START DATASET CONTENT

`src/design/alu_macros.svh`:
```
`ifndef ALU_MACROS_SVH
`define ALU_MACROS_SVH

// Datapath widths
`define ALU_WIDTH   32
`define ALU_DWIDTH  (2 * `ALU_WIDTH)
`define ALU_SHAMT_W 5
`define ALU_OP_W    5

// Opcode encoding as seen by the control unit
`define ALU_OP_ADD  5'b00011
`define ALU_OP_SUB  5'b00100
`define ALU_OP_SHR  5'b00101
`define ALU_OP_SHRA 5'b00110
`define ALU_OP_SHL  5'b00111
`define ALU_OP_ROR  5'b01000
`define ALU_OP_ROL  5'b01001
`define ALU_OP_AND  5'b01010
`define ALU_OP_OR   5'b01011
`define ALU_OP_MUL  5'b01111
`define ALU_OP_DIV  5'b10000
`define ALU_OP_NEG  5'b10001
`define ALU_OP_NOT  5'b10010
`define ALU_OP_NOP  5'b11010

`endif

```
`src/design/alu_pkg.sv`:
```
`include "alu_macros.svh"

package alu_pkg;

  // Operand, or one half of Z
  typedef logic [`ALU_WIDTH-1:0] word_t;

  // Full result, HI above LO
  typedef logic [`ALU_DWIDTH-1:0] dword_t;

  typedef logic [`ALU_OP_W-1:0] opcode_t;

  // Shift and rotate distance, low bits of B
  typedef logic [`ALU_SHAMT_W-1:0] shamt_t;

endpackage

```
`src/design/result_select.sv`:
```
`timescale 1ns/1ns
`include "alu_macros.svh"

module result_select (
  input  logic             clock,
  input  logic             rst_n,
  input  logic             z_in,
  input  alu_pkg::opcode_t opcode,
  input  alu_pkg::dword_t  arith_result,
  input  logic             arith_hit,
  input  alu_pkg::dword_t  logic_result,
  input  logic             logic_hit,
  output alu_pkg::word_t   z_hi,
  output alu_pkg::word_t   z_lo
);

  import alu_pkg::*;

  dword_t z_reg;
  dword_t z_next;

  // Arith wins over logic, then nop, then clear
  always_comb begin
    if (arith_hit) begin
      z_next = arith_result;
    end else if (logic_hit) begin
      z_next = logic_result;
    end else if (opcode == `ALU_OP_NOP) begin
      z_next = z_reg;
    end else begin
      z_next = '0;  // Undefined opcode
    end
  end

  always_ff @(posedge clock) begin
    if (!rst_n) begin
      z_reg <= '0;
    end else if (z_in) begin
      z_reg <= z_next;
    end
  end

  assign z_hi = z_reg[`ALU_DWIDTH-1:`ALU_WIDTH];
  assign z_lo = z_reg[`ALU_WIDTH-1:0];

  a_undef_clears_z: assert property (
    @(posedge clock) disable iff (!rst_n)
    z_in && !arith_hit && !logic_hit && opcode != `ALU_OP_NOP |=> z_reg == '0
  ) else $error("result_select: Z not cleared for opcode %b", $past(opcode));

  // Overlap only from inc_pc on a logic opcode
  a_dual_hit_pc: assert property (
    @(posedge clock) disable iff (!rst_n)
    arith_hit && logic_hit |-> arith_result[`ALU_DWIDTH-1:`ALU_WIDTH] == '0
  ) else $error("result_select: both hits with wide arith result");

endmodule
```
`config.mk`:
```
export PLATFORM = sky130hd
export DESIGN_NAME = result_select
export DESIGN_NICKNAME = d
export VERILOG_FILES = /design/src/design/alu_pkg.sv /design/src/design/result_select.sv
export VERILOG_INCLUDE_DIRS = /design/src /design/src/design
export SDC_FILE = /design/constraint.sdc
export NUM_CORES = 1
export LEC_CHECK = 0
export ABC_AREA = 1
export ABC_CLOCK_PERIOD_IN_PS = 1400
export BUFFER_PORTS_ARGS = -buffer_cell sky130_fd_sc_hd__buf_2
export CORE_MARGIN = 2
export CORE_UTILIZATION = 46
export CTS_CLUSTER_DIAMETER = 150
export DETAILED_ROUTE_END_ITERATION = 10
export GPL_TIMING_DRIVEN = 0
export MAX_ROUTING_LAYER = met4
export PLACE_DENSITY = 0.81
export SYNTH_ARGS = -nofsm -noshare
export SYNTH_HDL_FRONTEND = slang
export SYNTH_SLANG_ARGS = --single-unit
```
`constraint.sdc`:
```
create_clock -name clock -period 1.4 [get_ports clock]
set_input_delay 0.14 -clock clock [delete_from_list [all_inputs] [get_ports clock]]
set_output_delay 0.14 -clock clock [all_outputs]
set_load 0.1 [all_outputs]
```
==> Yosys cells after proc, flatten, opt, wreduce, memory -nomap -nowiden <==
Index checks and enable logic that the tools add are counted.
{ "totals": {"ff_bits": 64, "latchBits": 0, "mem_bits_rw": 0, "rom_bits": 0, "input_bits": 138, "output_inout_bits": 64, "wordCells": 7, "n_memories": 0} }
{ "op_classes": {"add_sub_neg": 0, "n_mul": 0, "div_mod_pow": 0, "n_lt_le_gt_ge": 0, "eq_ne": 2, "shift": 0, "mux": 3, "bitwise_logic": 0, "reduce_logical": 1} }
{ "op_table": {"columns": ["op", "n"], "rows": [
  ["two-way mux 64 bit", 3],
  ["equality test 5 bit (second input constant)", 1],
  ["inequality test 3 bit (second input constant)", 1],
  ["AND reduction 2 bit", 1]
]} }

==> Longest topological paths before layout <==
{ "logic_depth": {"depth_word": 4, "mapped_depth": 9, "ltp_nobuf": 7} }

==> Worst setup path after synthesis <==
Ideal clock, no wire load.
{ "synth_timing": {"kind": "register to register", "from": "register z_reg[0] (netlist name)", "to": "register z_reg[0]", "setup_ps": 66, "arrival_ps": 1113, "required_ps": 1334, "slack_ps": 221, "path_stages_with_launch": 3, "n_path_buf": 0, "period_less_slack_ps": 1179, "path_cell_list": "dfxtp_1 > a21oi_1 > nor2_1"} }
{ "synth_lines": {"columns": ["element", "line", "text"], "rows": [
  ["end signal: assignment", "result_select.sv:39", "z_reg <= z_next;"],
  ["end: declaration", "result_select.sv:19", "dword_t z_reg;"]
]} }

==> Final worst setup path <==
{ "layout_timing": {"from": "register z_reg[12]", "to": "output z_lo[12]"} }
{ "layout_lines": {"columns": ["element", "line", "text"], "rows": [
  ["end: declaration", "result_select.sv:14", "output alu_pkg::word_t z_lo"]
]} }
No word-level cell between the ends.

==> flow_summary.yaml <==
routing:
  detail_route.vias_per_cell: 4.63
  number_of_drc_markers_after_the_initial_detailed_route_iteration: 127
  count_of_tritonroute_iterations_in_the_first_routing_pass: 4
  routed_wire_length_per_instance_um: 11.1
  route.detailed.drc: 0
  route.vias.total: 4758
  route.antenna.remaining_nets: 0
  wirelength_mm: 11.4
finish:
  largest_register_ffs: 64
  regArea_mm2: 0.00128
  multiInputGateArea_mm2: 0.00211
  fraction_of_layout_instances_using_a_drive_strength_above_1: 0.280
  areaGrowthSynthToFinish_pct: 32.7
  diodes: 0
  nFillCells: 923
  post_layout_nonfiller_instances: 1028
  final_nets: 1053
placement:
  numPlacedInstances: 1012
  detailed_place_hpwl_mm: 8.66
  gp_congestion: 0.845
  placement.setup.worst_slack_ps: 78.9
  io_buffers: 199
clocking:
  cts_made_buffers: 9
  clock-sinks: 64
  worstSkewPairLatency_ps: 330
  cts_tree: "yes"
  max-clock-path-buffers: 2
  post-cts-setup-buffer-count: 0
  clk_transition_reported_paths_ps: 70
  cts.hold.buffers_added: 0
  cts.root.buffer_cell: "sky130_fd_sc_hd__clkbuf_8"
  cts.htree.levels: 3
  cts_resized: 0
pwr:
  post-layout-total-power_w: 0.00551
  clkPwrFrac: 0.274
  internal-power_w: 0.00326
  net_switching_power_of_the_design_w: 0.00225
  ir_drop_worst_case_vdd_mv: 0.461
  p_per_area_mw_per_mm2: 1040
  leakagePower_nw: 3.30
  p_comb_frac: 0.360
  switching_share: 0.407
  sequentialPowerShare: 0.366
timing:
  fmax_ghz: 0.787
  worst_tran_pin_value_ps: 615
  unrepaired_setup_endpoints_after_global_routing: "no"
  worst_slack_ps: 129
  finalHoldViolCount: 0
  final-max-slew-violation-count: 0
  finalCriticalPeriod_ps: 1270
  finalSetupViolations: 0
  timing.final.crit_share: 0.908
  clock_skew_ps: 0
  totalNegativeSetupSlack_ps: 0
  final.hold.worst_slack_ps: 204
  slew_headroom: 0.590
run_status:
  status: "finished, final reports clean"
critical_path:
  worst-path-max-fanout: 2
  category_of_cells_accounting_for_the_largest_share_of_critical_path_delay: "buffers and inverters"
  crit_path_dat_ps: 1130
  crit_path_max_incr_delay_ps: 440
  worstSetupPathType: "flop to primary output"
  worstSetupEndpointType: "primary output"
  cp.required_ps: 1260
  critical_path.n_buffers_inverters: 1
  cells_along_the_critical_path: "buf_2"
  cp_num_cells: 1
  r2r.worst_path.cells: 2
  start_kind: "flop"
  cp_slowest_cell: "sky130_fd_sc_hd__buf_2"
  rrSetupSlack_ps: 760
floorplan:
  top_level_ports: 202
  chipWidth_um: 97.4
  die_h_um: 97.4
  floorplan.core_area_mm2: 0.00859
  die_area_mm2: 0.00949
  initial_utilization: 0.467
  floorplan.rows: 34
synthesis:
  postSynthCellCount: 705
  portion_of_the_post_synthesis_area_used_by_sequential_elements: 0.319
  syn-mean-instance-area_um2: 5.69
  ys_ff_latch: 64
  yosysWarningCount: 0
  synth.distinct_cells: 13
  synthesis.nets: 843
  syn_area_mm2: 0.00401
global_route:
  number_of_antenna_violations_at_the_first_check_in_global_routing: 0
  number_of_global_route_vias_before_repair: 4277
  groute.usage.overall: 0.250
  overflow: 0
  maximum_number_of_pins_on_one_net_before_global_route_repair: 11
  grt_first_pass_wirelength_mm: 19.2
min_path:
  worst_hold_class: "input pin to flop"
  hold-path-cell-count: 7
job:
  max-cap-violations: 0
==> routing by layer <==
metal  global-route usage  up-vias  share of wire
met1                0.301     2023           0.44
met5                    -        -              0
met2                0.423      167           0.47
met4               0.0705        0          0.010
met3               0.0525       10          0.083
li1                     -     2558              -
==> final cells by class <==
| cell class | count | share of cell area |
|---|---|---|
| buffer | 56 | 0.0700 |
| clock buffer | 12 | 0.0254 |
| clock inverter | 4 | 0.00846 |
| inverter | 67 | 0.0472 |
| multi-input combinational | 518 | 0.396 |
| sequential | 64 | 0.241 |
| tap | 108 | 0.0254 |
| timing repair buffer | 199 | 0.187 |
==> power by group through the flow <==
stage / combinational, W / sequential, W / clock (W)
after floorplan: 0.000600 / 0.00299 / 0
after global placement: 0.00198 / 0.00205 / 0
after detailed placement: 0.00198 / 0.00205 / 0
after CTS: 0.00199 / 0.00202 / 0.00153
after global routing: 0.00214 / 0.00203 / 0.00161
final: 0.00198 / 0.00201 / 0.00151
==> placed cells by master, fill, tap and decap left out <==
master                      count
sky130_fd_sc_hd__buf_6         12
sky130_fd_sc_hd__clkbuf_1      13
sky130_fd_sc_hd__a21oi_1       64
sky130_fd_sc_hd__nor2_1       194
sky130_fd_sc_hd__buf_2        218
sky130_fd_sc_hd__inv_2          1
sky130_fd_sc_hd__nand2_1      195
sky130_fd_sc_hd__clkbuf_8       9
sky130_fd_sc_hd__nand2_2        1
sky130_fd_sc_hd__nand3_1       64
sky130_fd_sc_hd__bufinv_16      1
sky130_fd_sc_hd__buf_4         13
sky130_fd_sc_hd__dfxtp_1       64
sky130_fd_sc_hd__buf_1          2
sky130_fd_sc_hd__inv_1         66
sky130_fd_sc_hd__clkinv_2       3
==> logic make-up after synthesis <==
family / after synthesis / share of synthesized area
AO/OA/AOI/OAI: 64 / 0.0798
buffers and inverters: 123 / 0.156
flip-flops: 64 / 0.319
AND/OR/NAND/NOR: 454 / 0.445
==> per-stage QoR <==
stage / instance area [um2] / utilization
after floorplan: 4010 / -
after global placement: 5140 / 0.599
after detailed placement: 5140 / 0.599
after CTS: 5320 / 0.620
after global routing: 5320 / 0.620
final: 5320 / 0.620
==> final timing paths <==
check | from | end
setup / recovery | z_reg[12] | z_lo[12]
hold / removal | arith_result[31] | z_reg[31]
hold reg to reg | z_reg[59] | z_reg[59]
setup reg to reg | z_reg[30] | z_reg[30]
==> synth_stat cells <==
| cell | n | area share |
|---|---|---|
| sky130_fd_sc_hd__inv_2 | 1 | 0.00093 |
| sky130_fd_sc_hd__a21oi_1 | 64 | 0.080 |
| sky130_fd_sc_hd__buf_1 | 2 | 0.0019 |
| sky130_fd_sc_hd__nand2_1 | 195 | 0.18 |
| sky130_fd_sc_hd__buf_4 | 13 | 0.024 |
| sky130_fd_sc_hd__nand2_2 | 1 | 0.0016 |
| sky130_fd_sc_hd__clkbuf_1 | 10 | 0.0094 |
| sky130_fd_sc_hd__buf_2 | 19 | 0.024 |
| sky130_fd_sc_hd__nand3_1 | 64 | 0.080 |
| sky130_fd_sc_hd__inv_1 | 66 | 0.062 |
| sky130_fd_sc_hd__nor2_1 | 194 | 0.18 |
| sky130_fd_sc_hd__dfxtp_1 | 64 | 0.32 |
| sky130_fd_sc_hd__buf_6 | 12 | 0.034 |
No activity file was read; power rests on OpenSTA's default activity.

END DATASET CONTENT

- [EXERCISE REQUIREMENTS]:
Would you give the number of lines of the data that include the string "begin"? Nothing else is wanted.

- [ANSWER FOR THE TASK]:
8